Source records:
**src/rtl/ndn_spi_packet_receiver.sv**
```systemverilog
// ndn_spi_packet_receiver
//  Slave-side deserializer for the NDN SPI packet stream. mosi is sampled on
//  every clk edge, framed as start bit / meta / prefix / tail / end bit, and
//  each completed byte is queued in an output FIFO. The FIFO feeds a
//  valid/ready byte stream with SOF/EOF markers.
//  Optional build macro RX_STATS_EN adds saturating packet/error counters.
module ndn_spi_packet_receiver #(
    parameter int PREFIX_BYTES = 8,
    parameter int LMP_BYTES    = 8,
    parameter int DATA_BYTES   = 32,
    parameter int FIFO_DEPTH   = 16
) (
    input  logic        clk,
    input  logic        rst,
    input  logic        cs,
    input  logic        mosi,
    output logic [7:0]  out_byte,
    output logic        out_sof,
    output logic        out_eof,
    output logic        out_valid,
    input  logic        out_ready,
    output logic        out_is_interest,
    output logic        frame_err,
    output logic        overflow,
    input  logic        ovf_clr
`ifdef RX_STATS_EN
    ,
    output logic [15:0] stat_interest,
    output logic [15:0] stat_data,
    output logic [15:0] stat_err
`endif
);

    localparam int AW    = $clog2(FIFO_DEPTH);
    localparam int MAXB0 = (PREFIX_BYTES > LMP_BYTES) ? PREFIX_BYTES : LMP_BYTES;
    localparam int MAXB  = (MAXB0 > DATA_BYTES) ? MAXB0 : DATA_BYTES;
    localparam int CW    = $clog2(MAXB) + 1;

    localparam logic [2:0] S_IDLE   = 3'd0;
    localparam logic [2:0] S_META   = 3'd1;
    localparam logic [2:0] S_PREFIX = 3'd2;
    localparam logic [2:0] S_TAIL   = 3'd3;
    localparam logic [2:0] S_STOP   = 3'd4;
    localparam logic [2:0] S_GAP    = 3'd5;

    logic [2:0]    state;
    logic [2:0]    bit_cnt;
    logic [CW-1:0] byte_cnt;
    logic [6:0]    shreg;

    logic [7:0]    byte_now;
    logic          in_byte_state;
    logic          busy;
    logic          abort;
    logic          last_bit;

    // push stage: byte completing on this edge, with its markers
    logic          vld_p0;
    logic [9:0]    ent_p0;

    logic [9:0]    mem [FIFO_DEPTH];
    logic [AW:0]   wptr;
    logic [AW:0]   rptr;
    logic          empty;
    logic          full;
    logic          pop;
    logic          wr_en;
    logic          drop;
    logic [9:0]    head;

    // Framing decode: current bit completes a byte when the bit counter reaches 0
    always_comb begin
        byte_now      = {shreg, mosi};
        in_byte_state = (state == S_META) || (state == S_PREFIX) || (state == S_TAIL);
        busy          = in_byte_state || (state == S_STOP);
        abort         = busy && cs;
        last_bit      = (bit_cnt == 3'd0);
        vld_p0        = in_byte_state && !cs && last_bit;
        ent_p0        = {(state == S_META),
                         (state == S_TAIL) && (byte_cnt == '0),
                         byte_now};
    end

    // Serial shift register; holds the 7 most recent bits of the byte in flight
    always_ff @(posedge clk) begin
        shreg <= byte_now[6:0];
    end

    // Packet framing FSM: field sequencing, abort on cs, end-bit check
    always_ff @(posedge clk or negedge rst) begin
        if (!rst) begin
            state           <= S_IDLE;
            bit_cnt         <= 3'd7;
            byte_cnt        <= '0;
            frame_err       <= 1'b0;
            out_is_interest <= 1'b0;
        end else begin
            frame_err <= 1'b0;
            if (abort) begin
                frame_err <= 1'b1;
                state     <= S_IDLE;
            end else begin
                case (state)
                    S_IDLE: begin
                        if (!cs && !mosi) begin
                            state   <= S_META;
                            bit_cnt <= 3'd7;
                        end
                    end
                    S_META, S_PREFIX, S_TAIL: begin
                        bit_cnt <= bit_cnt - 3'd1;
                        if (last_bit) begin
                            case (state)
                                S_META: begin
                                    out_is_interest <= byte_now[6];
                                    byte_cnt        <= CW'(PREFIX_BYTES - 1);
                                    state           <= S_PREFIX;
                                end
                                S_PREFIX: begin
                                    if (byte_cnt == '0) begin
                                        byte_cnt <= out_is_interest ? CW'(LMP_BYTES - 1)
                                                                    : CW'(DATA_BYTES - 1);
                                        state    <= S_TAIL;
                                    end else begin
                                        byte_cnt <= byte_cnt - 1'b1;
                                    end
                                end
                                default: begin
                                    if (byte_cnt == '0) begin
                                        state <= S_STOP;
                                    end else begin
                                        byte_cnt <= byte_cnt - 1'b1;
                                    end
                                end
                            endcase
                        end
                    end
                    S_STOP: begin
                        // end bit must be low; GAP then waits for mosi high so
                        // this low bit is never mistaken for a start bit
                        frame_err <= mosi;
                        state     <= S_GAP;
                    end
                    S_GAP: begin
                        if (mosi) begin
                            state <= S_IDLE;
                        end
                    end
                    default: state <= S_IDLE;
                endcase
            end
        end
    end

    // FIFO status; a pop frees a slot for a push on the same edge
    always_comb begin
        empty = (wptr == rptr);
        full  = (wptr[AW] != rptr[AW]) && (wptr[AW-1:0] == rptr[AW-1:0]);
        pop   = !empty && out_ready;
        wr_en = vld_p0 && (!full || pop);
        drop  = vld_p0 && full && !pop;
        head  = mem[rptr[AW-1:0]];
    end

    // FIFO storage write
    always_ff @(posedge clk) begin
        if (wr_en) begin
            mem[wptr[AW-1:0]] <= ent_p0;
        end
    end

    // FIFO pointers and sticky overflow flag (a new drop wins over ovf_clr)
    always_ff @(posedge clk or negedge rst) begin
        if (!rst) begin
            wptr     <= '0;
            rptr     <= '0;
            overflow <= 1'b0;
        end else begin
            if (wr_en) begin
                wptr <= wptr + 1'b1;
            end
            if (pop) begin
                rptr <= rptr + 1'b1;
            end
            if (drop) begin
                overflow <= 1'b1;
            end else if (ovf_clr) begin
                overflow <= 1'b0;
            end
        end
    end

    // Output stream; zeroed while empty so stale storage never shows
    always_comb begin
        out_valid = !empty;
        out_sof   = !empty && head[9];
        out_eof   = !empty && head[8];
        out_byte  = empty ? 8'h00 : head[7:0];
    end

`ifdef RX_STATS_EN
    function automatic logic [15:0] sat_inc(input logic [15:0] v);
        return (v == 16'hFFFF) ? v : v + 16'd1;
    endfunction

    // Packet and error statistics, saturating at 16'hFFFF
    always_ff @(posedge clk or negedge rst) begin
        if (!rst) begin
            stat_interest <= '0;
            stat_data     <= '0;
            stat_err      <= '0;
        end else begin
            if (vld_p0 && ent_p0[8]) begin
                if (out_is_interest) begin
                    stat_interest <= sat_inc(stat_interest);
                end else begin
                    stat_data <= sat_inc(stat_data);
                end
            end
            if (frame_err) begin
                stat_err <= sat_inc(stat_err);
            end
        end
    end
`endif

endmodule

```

DIRECTIONS:
Where does the word "error" appear in the records? Copy every line that holds it.

RESULT OF THE EXERCISE:
//  Optional build macro RX_STATS_EN adds saturating packet/error counters.
    // Packet and error statistics, saturating at 16'hFFFF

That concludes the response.